# Aerodynamics: McLaren MP4-29 front wing forces

In this post I am trying to investigate the influence of velocity in aerodynamic drag and downforce. A case like this is quite easily set up in STAR-CCM+ using a plugin named Optimate [1] which amongst its features includes Design Exploration mode:

In Design Exploration mode the values for the variable are supplied by user before the job is started. This mode is applicable when replicating test results, creating aerodynamics loads databases, compressor maps or any application when the configuration for each job is known a priori. There is no optimization taking place in Design Exploration mode.

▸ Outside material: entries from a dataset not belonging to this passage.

--- config.mk ---
export PLATFORM = sky130hd
export DESIGN_NAME = route_table_relax_update
export DESIGN_NICKNAME = d
export VERILOG_FILES = /design/src/rtru_pkg.sv /design/src/route_table_relax_update.sv /design/src/rtru_ram.sv /design/src/rtru_scan.sv
export SDC_FILE = /design/constraint.sdc
export NUM_CORES = 1
export LEC_CHECK = 0
export BUFFER_PORTS_ARGS = -buffer_cell sky130_fd_sc_hd__buf_2
export CAP_MARGIN = 10
export CORE_MARGIN = 4
export CORE_UTILIZATION = 45
export DETAILED_ROUTE_END_ITERATION = 12
export GPL_ROUTABILITY_DRIVEN = 1
export PLACE_DENSITY = 0.6
export SYNTH_ARGS = -nofsm -noshare
export SYNTH_HDL_FRONTEND = slang
export SYNTH_SLANG_ARGS = --single-unit
--- constraint.sdc ---
create_clock -name clk_i -period 5.1 [get_ports clk_i]
set_input_delay 1.02 -clock clk_i [delete_from_list [all_inputs] [get_ports clk_i]]
set_output_delay 1.02 -clock clk_i [all_outputs]
set_load 0.03 [all_outputs]
--- src/rtru_pkg.sv ---
package rtru_pkg;

  // Field widths
  localparam int unsigned ADDR_W      = 16;
  localparam int unsigned COST_W      = 16;
  localparam int unsigned COUNT_OUT_W = 6;
  localparam int unsigned STATUS_W    = 3;

  // Default table size
  localparam int unsigned TABLE_DEPTH_DEF = 32;

  // Saturation value for path costs
  localparam logic [COST_W-1:0] COST_MAX = {COST_W{1'b1}};

  // APB register map
  localparam int unsigned APB_AW = 3;
  localparam int unsigned APB_DW = 32;
  localparam logic [APB_AW-3:0] REG_OWN_ADDR = '0;

  // Request actions
  localparam logic ACT_NEIGHBOR = 1'b0;
  localparam logic ACT_ADVERT   = 1'b1;

  typedef enum logic [STATUS_W-1:0] {
    STATUS_SELF      = 3'd0,
    STATUS_INSERTED  = 3'd1,
    STATUS_IMPROVED  = 3'd2,
    STATUS_UNCHANGED = 3'd3,
    STATUS_FULL      = 3'd4,
    STATUS_NOVIA     = 3'd5
  } status_e;

  typedef enum logic [2:0] {
    ST_IDLE,
    ST_VIA_SCAN,
    ST_DEST_SCAN,
    ST_RESULT
  } state_e;

  // One table entry as held in memory
  typedef struct packed {
    logic [ADDR_W-1:0] dest;
    logic [ADDR_W-1:0] via;
    logic [COST_W-1:0] cost;
  } entry_t;

  // Outcome of a table search
  typedef struct packed {
    logic done;
    logic found;
  } scan_res_t;

endpackage

--- src/route_table_relax_update.sv ---
// Routing table relaxation engine. Requests are taken one at a time: a request
// for another node runs a linear search of the table memory for the via node
// (advertised requests via another node only) and then for the destination,
// one entry read per cycle through the single read port of the table memory.
// The result is presented in the same cycle in which the next request can be
// taken. The finished result sits in an output register, and the next request
// is accepted while it waits; a further result holds the sequencer until the
// waiting one is taken. The table needs no clearing after reset: only entries
// below the fill count are ever searched.
// own_address lies at APB byte address 0.
module route_table_relax_update #(
  parameter int unsigned TABLE_DEPTH = rtru_pkg::TABLE_DEPTH_DEF
) (
  input  logic                                 clk_i,
  input  logic                                 rst_ni,
  // APB configuration port
  input  logic                                 psel,
  input  logic                                 penable,
  input  logic                                 pwrite,
  input  logic [rtru_pkg::APB_AW-1:0]          paddr,
  input  logic [rtru_pkg::APB_DW-1:0]          pwdata,
  output logic [rtru_pkg::APB_DW-1:0]          prdata,
  output logic                                 pready,
  // Request channel
  input  logic                                 in_valid_i,
  output logic                                 in_stall_o,
  input  logic                                 action_i,
  input  logic [rtru_pkg::ADDR_W-1:0]          dest_address_i,
  input  logic [rtru_pkg::ADDR_W-1:0]          via_address_i,
  input  logic [rtru_pkg::COST_W-1:0]          entry_cost_i,
  input  logic                                 last_in_advert_i,
  // Result channel
  output logic                                 out_valid_o,
  input  logic                                 out_stall_i,
  output logic [rtru_pkg::STATUS_W-1:0]        status_o,
  output logic [rtru_pkg::COST_W-1:0]          path_cost_o,
  output logic [rtru_pkg::COUNT_OUT_W-1:0]     table_count_o,
  output logic                                 last_done_o
);

  localparam int unsigned AW = $clog2(TABLE_DEPTH);
  localparam int unsigned CW = $clog2(TABLE_DEPTH + 1);
  localparam int unsigned EW = $bits(rtru_pkg::entry_t);

  rtru_pkg::state_e            state_q, state_d;
  logic [rtru_pkg::ADDR_W-1:0] own_q;
  logic [CW-1:0]               count_q, count_d;

  // Held request
  logic [rtru_pkg::ADDR_W-1:0] dest_q, dest_d;
  logic [rtru_pkg::ADDR_W-1:0] via_q, via_d;
  logic [rtru_pkg::COST_W-1:0] cost_q, cost_d;
  logic                        last_q, last_d;

  // Pending result
  rtru_pkg::status_e           res_status_q, res_status_d;
  logic [rtru_pkg::COST_W-1:0] res_cost_q, res_cost_d;

  // Output register
  logic                           out_valid_q, out_valid_d;
  logic [rtru_pkg::STATUS_W-1:0]  out_status_q, out_status_d;
  logic [rtru_pkg::COST_W-1:0]    out_cost_q, out_cost_d;
  logic [rtru_pkg::COUNT_OUT_W-1:0] out_count_q, out_count_d;
  logic                           out_last_q, out_last_d;

  // Memory and search
  logic                        ram_we;
  logic [AW-1:0]               ram_waddr;
  rtru_pkg::entry_t            ram_wentry;
  logic                        ram_re;
  logic [AW-1:0]               ram_raddr;
  logic [EW-1:0]               ram_rdata;
  rtru_pkg::entry_t            rd_entry;
  logic                        scan_start;
  logic [rtru_pkg::ADDR_W-1:0] scan_key;
  rtru_pkg::scan_res_t         scan_res;
  logic [AW-1:0]               hit_idx;

  logic                        in_accept;
  logic                        out_load;
  logic [rtru_pkg::COST_W:0]   sum_wide;
  logic [rtru_pkg::COST_W-1:0] sum_sat;
  logic                        cfg_write;

  rtru_ram #(
    .WIDTH (EW),
    .DEPTH (TABLE_DEPTH)
  ) u_table (
    .clk_i   (clk_i),
    .we_i    (ram_we),
    .waddr_i (ram_waddr),
    .wdata_i (ram_wentry),
    .re_i    (ram_re),
    .raddr_i (ram_raddr),
    .rdata_o (ram_rdata)
  );

  rtru_scan #(
    .TABLE_DEPTH (TABLE_DEPTH)
  ) u_scan (
    .clk_i     (clk_i),
    .rst_ni    (rst_ni),
    .start_i   (scan_start),
    .key_i     (scan_key),
    .count_i   (count_q),
    .rd_en_o   (ram_re),
    .rd_addr_o (ram_raddr),
    .rd_dest_i (rd_entry.dest),
    .res_o     (scan_res),
    .hit_idx_o (hit_idx)
  );

  assign rd_entry = rtru_pkg::entry_t'(ram_rdata);

  // Configuration register
  assign pready    = 1'b1;
  assign cfg_write = psel && penable && pwrite
                     && (paddr[rtru_pkg::APB_AW-1:2] == rtru_pkg::REG_OWN_ADDR);
  assign prdata    = (paddr[rtru_pkg::APB_AW-1:2] == rtru_pkg::REG_OWN_ADDR)
                     ? rtru_pkg::APB_DW'(own_q) : '0;

  always_ff @(posedge clk_i or negedge rst_ni) begin
    if (!rst_ni) begin
      own_q <= '0;
    end else if (cfg_write) begin
      own_q <= pwdata[rtru_pkg::ADDR_W-1:0];
    end
  end

  assign in_stall_o = (state_q != rtru_pkg::ST_IDLE);
  assign in_accept  = in_valid_i && !in_stall_o;

  // Saturating add of the advertised cost and the via entry's cost
  assign sum_wide = {1'b0, cost_q} + {1'b0, rd_entry.cost};
  assign sum_sat  = sum_wide[rtru_pkg::COST_W] ? rtru_pkg::COST_MAX
                                               : sum_wide[rtru_pkg::COST_W-1:0];

  // Sequencer: via search, destination search, table update, result
  always_comb begin
    state_d      = state_q;
    count_d      = count_q;
    dest_d       = dest_q;
    via_d        = via_q;
    cost_d       = cost_q;
    last_d       = last_q;
    res_status_d = res_status_q;
    res_cost_d   = res_cost_q;
    scan_start   = 1'b0;
    scan_key     = dest_q;
    ram_we       = 1'b0;
    ram_waddr    = count_q[AW-1:0];
    ram_wentry   = '{dest: dest_q, via: via_q, cost: cost_q};
    out_load     = 1'b0;

    unique case (state_q)
      rtru_pkg::ST_IDLE: begin
        if (in_accept) begin
          dest_d = dest_address_i;
          via_d  = (action_i == rtru_pkg::ACT_ADVERT) ? via_address_i : own_q;
          cost_d = entry_cost_i;
          last_d = last_in_advert_i;
          if (dest_address_i == own_q) begin
            res_status_d = rtru_pkg::STATUS_SELF;
            res_cost_d   = '0;
            state_d      = rtru_pkg::ST_RESULT;
          end else if ((action_i == rtru_pkg::ACT_ADVERT) && (via_address_i != own_q)) begin
            scan_start = 1'b1;
            scan_key   = via_address_i;
            state_d    = rtru_pkg::ST_VIA_SCAN;
          end else begin
            scan_start = 1'b1;
            scan_key   = dest_address_i;
            state_d    = rtru_pkg::ST_DEST_SCAN;
          end
        end
      end

      rtru_pkg::ST_VIA_SCAN: begin
        if (scan_res.done) begin
          if (!scan_res.found) begin
            res_status_d = rtru_pkg::STATUS_NOVIA;
            res_cost_d   = '0;
            state_d      = rtru_pkg::ST_RESULT;
          end else begin
            cost_d     = sum_sat;
            scan_start = 1'b1;
            scan_key   = dest_q;
            state_d    = rtru_pkg::ST_DEST_SCAN;
          end
        end
      end

      rtru_pkg::ST_DEST_SCAN: begin
        if (scan_res.done) begin
          res_cost_d = cost_q;
          state_d    = rtru_pkg::ST_RESULT;
          if (!scan_res.found) begin
            if (count_q >= CW'(TABLE_DEPTH)) begin
              res_status_d = rtru_pkg::STATUS_FULL;
            end else begin
              ram_we       = 1'b1;
              count_d      = count_q + 1'b1;
              res_status_d = rtru_pkg::STATUS_INSERTED;
            end
          end else if (cost_q < rd_entry.cost) begin
            ram_we       = 1'b1;
            ram_waddr    = hit_idx;
            res_status_d = rtru_pkg::STATUS_IMPROVED;
          end else begin
            res_status_d = rtru_pkg::STATUS_UNCHANGED;
          end
        end
      end

      rtru_pkg::ST_RESULT: begin
        if (!out_valid_q || !out_stall_i) begin
          out_load = 1'b1;
          state_d  = rtru_pkg::ST_IDLE;
        end
      end

      default: begin
        state_d = rtru_pkg::ST_IDLE;
      end
    endcase
  end

  // Output register: load a finished result, drop it once taken
  always_comb begin
    out_valid_d  = out_valid_q;
    out_status_d = out_status_q;
    out_cost_d   = out_cost_q;
    out_count_d  = out_count_q;
    out_last_d   = out_last_q;
    if (out_load) begin
      out_valid_d  = 1'b1;
      out_status_d = res_status_q;
      out_cost_d   = res_cost_q;
      out_count_d  = rtru_pkg::COUNT_OUT_W'(count_q);
      out_last_d   = last_q;
    end else if (out_valid_q && !out_stall_i) begin
      out_valid_d = 1'b0;
    end
  end

  always_ff @(posedge clk_i or negedge rst_ni) begin
    if (!rst_ni) begin
      state_q     <= rtru_pkg::ST_IDLE;
      count_q     <= '0;
      out_valid_q <= 1'b0;
    end else begin
      state_q     <= state_d;
      count_q     <= count_d;
      out_valid_q <= out_valid_d;
    end
  end

  always_ff @(posedge clk_i) begin
    dest_q       <= dest_d;
    via_q        <= via_d;
    cost_q       <= cost_d;
    last_q       <= last_d;
    res_status_q <= res_status_d;
    res_cost_q   <= res_cost_d;
    out_status_q <= out_status_d;
    out_cost_q   <= out_cost_d;
    out_count_q  <= out_count_d;
    out_last_q   <= out_last_d;
  end

  assign out_valid_o   = out_valid_q;
  assign status_o      = out_status_q;
  assign path_cost_o   = out_cost_q;
  assign table_count_o = out_count_q;
  assign last_done_o   = out_last_q;

`ifndef SYNTH
  a_count_bound: assert property (@(posedge clk_i) disable iff (!rst_ni)
    count_q <= CW'(TABLE_DEPTH))
    else $error("table fill count above depth");

  a_no_rw_overlap: assert property (@(posedge clk_i) disable iff (!rst_ni)
    !(ram_we && ram_re))
    else $error("table write during a search read");

  a_scan_done_state: assert property (@(posedge clk_i) disable iff (!rst_ni)
    scan_res.done |-> (state_q == rtru_pkg::ST_VIA_SCAN ||
                       state_q == rtru_pkg::ST_DEST_SCAN))
    else $error("search finished outside a search state");

  a_load_free: assert property (@(posedge clk_i) disable iff (!rst_ni)
    out_load |=> out_valid_q)
    else $error("loaded result not presented");
`endif

endmodule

Unfortunately I do not have a license for it, but I can quite easily do it manually. So, should I write a macro? Is it worth the time? Well, the following Figure by Randall Munroe will give us a hint. Although this is not precisely a routine task, design exploration does perform multiple consecutive simulations and so a macro will release me from the unsavoury task of keeping an eye on the simulation —save the monitor values, set the new boundary conditions, re-run the case—, enabling the computer will work all day and all night long without idling. That is a lot of time I shave off.

Contents

## Case study

For this case I will use an intermediate mesh (see previous post), Realizable K-Epsilon turbulent model with all y+ wall treatment, constant density of 1.18415 kg/m3 and steady state segregated flow.

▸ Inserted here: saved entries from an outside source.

===== config.mk =====
export PLATFORM = sky130hd
export DESIGN_NAME = flat_json_object_parser_core
export DESIGN_NICKNAME = d
export VERILOG_FILES = /design/src/rtl/core/fjop_pkg.sv /design/src/rtl/core/fjop_front.sv /design/src/rtl/core/fjop_queue.sv /design/src/rtl/core/fjop_back.sv /design/src/rtl/core/flat_json_object_parser_core.sv
export SDC_FILE = /design/constraint.sdc
export NUM_CORES = 1
export LEC_CHECK = 0
export ABC_AREA = 1
export BUFFER_PORTS_ARGS = -buffer_cell sky130_fd_sc_hd__buf_2
export CORE_MARGIN = 5
export CORE_UTILIZATION = 58
export DETAILED_ROUTE_END_ITERATION = 6
export PLACE_DENSITY = 0.78
export SETUP_SLACK_MARGIN = 0.3
export SLEW_MARGIN = 20
export SYNTH_ARGS = -nofsm -noshare
export SYNTH_HDL_FRONTEND = slang
export SYNTH_HIERARCHICAL = 1
export SYNTH_SLANG_ARGS = --single-unit

===== constraint.sdc =====
create_clock -name i_clk -period 7.2 [get_ports i_clk]
set_clock_uncertainty 0.2 [all_clocks]
set_input_delay 1.44 -clock i_clk [delete_from_list [all_inputs] [get_ports i_clk]]
set_output_delay 1.44 -clock i_clk [all_outputs]
set_load 0.01 [all_outputs]

===== src/rtl/core/fjop_pkg.sv =====
package fjop_pkg;

    typedef enum logic [3:0] {
        P_OPEN   = 4'd0,
        P_FIRST  = 4'd1,
        P_KEY    = 4'd2,
        P_COLON  = 4'd3,
        P_VALUE  = 4'd4,
        P_STR    = 4'd5,
        P_ESC    = 4'd6,
        P_HEX1   = 4'd7,
        P_BSL2   = 4'd8,
        P_U2     = 4'd9,
        P_HEX2   = 4'd10,
        P_INT    = 4'd11,
        P_LIT    = 4'd12,
        P_AFTER  = 4'd13,
        P_DONE   = 4'd14,
        P_FAILED = 4'd15
    } t_phase;

    typedef enum logic [3:0] {
        EV_KEY_BYTE = 4'd0,
        EV_KEY_END  = 4'd1,
        EV_STR_BYTE = 4'd2,
        EV_STR_END  = 4'd3,
        EV_INT      = 4'd4,
        EV_TRUE     = 4'd5,
        EV_FALSE    = 4'd6,
        EV_NULL     = 4'd7,
        EV_CLOSED   = 4'd8,
        EV_ACCEPT   = 4'd9,
        EV_ERROR    = 4'd10
    } t_event;

    typedef enum logic [3:0] {
        ERR_OPEN    = 4'd0,
        ERR_KEY     = 4'd1,
        ERR_COLON   = 4'd2,
        ERR_SEP     = 4'd3,
        ERR_VALUE   = 4'd4,
        ERR_INT     = 4'd5,
        ERR_RANGE   = 4'd6,
        ERR_CTRL    = 4'd7,
        ERR_ESC     = 4'd8,
        ERR_HEX     = 4'd9,
        ERR_LOW     = 4'd10,
        ERR_NOU     = 4'd11,
        ERR_BADLOW  = 4'd12,
        ERR_EOD     = 4'd13,
        ERR_TRAIL   = 4'd14
    } t_err;

    // classified request from the front part; the back part expands it
    typedef enum logic [2:0] {
        OP_NONE  = 3'd0,
        OP_EV    = 3'd1,
        OP_CP    = 3'd2,
        OP_INTEV = 3'd3
    } t_op;

    typedef struct packed {
        t_op         op;
        logic        is_key;
        t_event      ev;
        logic [7:0]  data;
        logic [20:0] cp;
        logic [63:0] ival;
        logic        tail_ev;
        t_event      ev2;
        t_err        err2;
        t_err        err;
    } t_cmd;

    typedef struct packed {
        t_event      ev;
        logic [7:0]  data;
        logic [63:0] ival;
        t_err        err;
        logic        last;
    } t_res;

    localparam int QDEPTH = 4;
    localparam int QAW    = 2;
    localparam logic [63:0] LIM_POS_DIV = 64'd922337203685477580;

    function automatic logic is_ws(input logic [7:0] c);
        return c == 8'h20 || c == 8'h09 || c == 8'h0d || c == 8'h0a;
    endfunction

    function automatic logic [4:0] hex_val(input logic [7:0] c);
        logic [4:0] r;
        r = 5'h10;
        if (c >= 8'h30 && c <= 8'h39) r = {1'b0, c[3:0]};
        else if ((c >= 8'h61 && c <= 8'h66) || (c >= 8'h41 && c <= 8'h46))
            r = {1'b0, c[3:0] + 4'd9};
        return r;
    endfunction

    function automatic logic [7:0] lit_char(input logic [1:0] k, input logic [2:0] i);
        logic [7:0] r;
        r = 8'h00;
        unique case (k)
            2'd0: unique case (i)
                3'd1: r = "r"; 3'd2: r = "u"; 3'd3: r = "e"; default: r = 8'h00;
            endcase
            2'd1: unique case (i)
                3'd1: r = "a"; 3'd2: r = "l"; 3'd3: r = "s"; 3'd4: r = "e";
                default: r = 8'h00;
            endcase
            2'd2: unique case (i)
                3'd1: r = "u"; 3'd2: r = "l"; 3'd3: r = "l"; default: r = 8'h00;
            endcase
            default: r = 8'h00;
        endcase
        return r;
    endfunction

endpackage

A steady case with inlet velocity from 50 to 300 kph in steps of 50 kph is set in a Java macro which also instructs STAR-CCM+ to save drag and downforce values into a CSV file.

## Results

Values for drag and downforce against velocity are depicted in the following plot.

The parabolic shape of both forces are due to their reliance on the square of the velocity as shown by

$$F = \frac{1}{2}\rho C_{D,L}A V^2$$

In fact, correlation is pretty close to 1, with small differences attributable to round-off errors.

Maximum downforce is about 550 kg and drag is just about 130 kg. This value for downforce is most likely underestimated while drag might be overestimated (see explanation in this post and its references, assuming absolute fidelity of the CAD geometry).

The next plot shows pressure coefficients on the main wing and flaps at 50 cm from the cars centerline for two cases.

We can appreciate almost identical values, also if we look at different representations. That should be no surprise as, in incompressible flow, the lift slope is not influenced by Re.

Another interesting aspect —which will require further investigation— is the generation of vortices. In the following video we can see how they quickly grow from edged reaching velocities up to 700 kph. That’s more that double of free stream velocity. According to Bernoulli*, that stands for very low pressure:

$$p + \frac{1}{2}\rho V^2 = \text{constant along a streamline (or fluid, if irrotational)}$$

*Only holds for incompressible flow (Mach < 0.3 ~ 367 kph).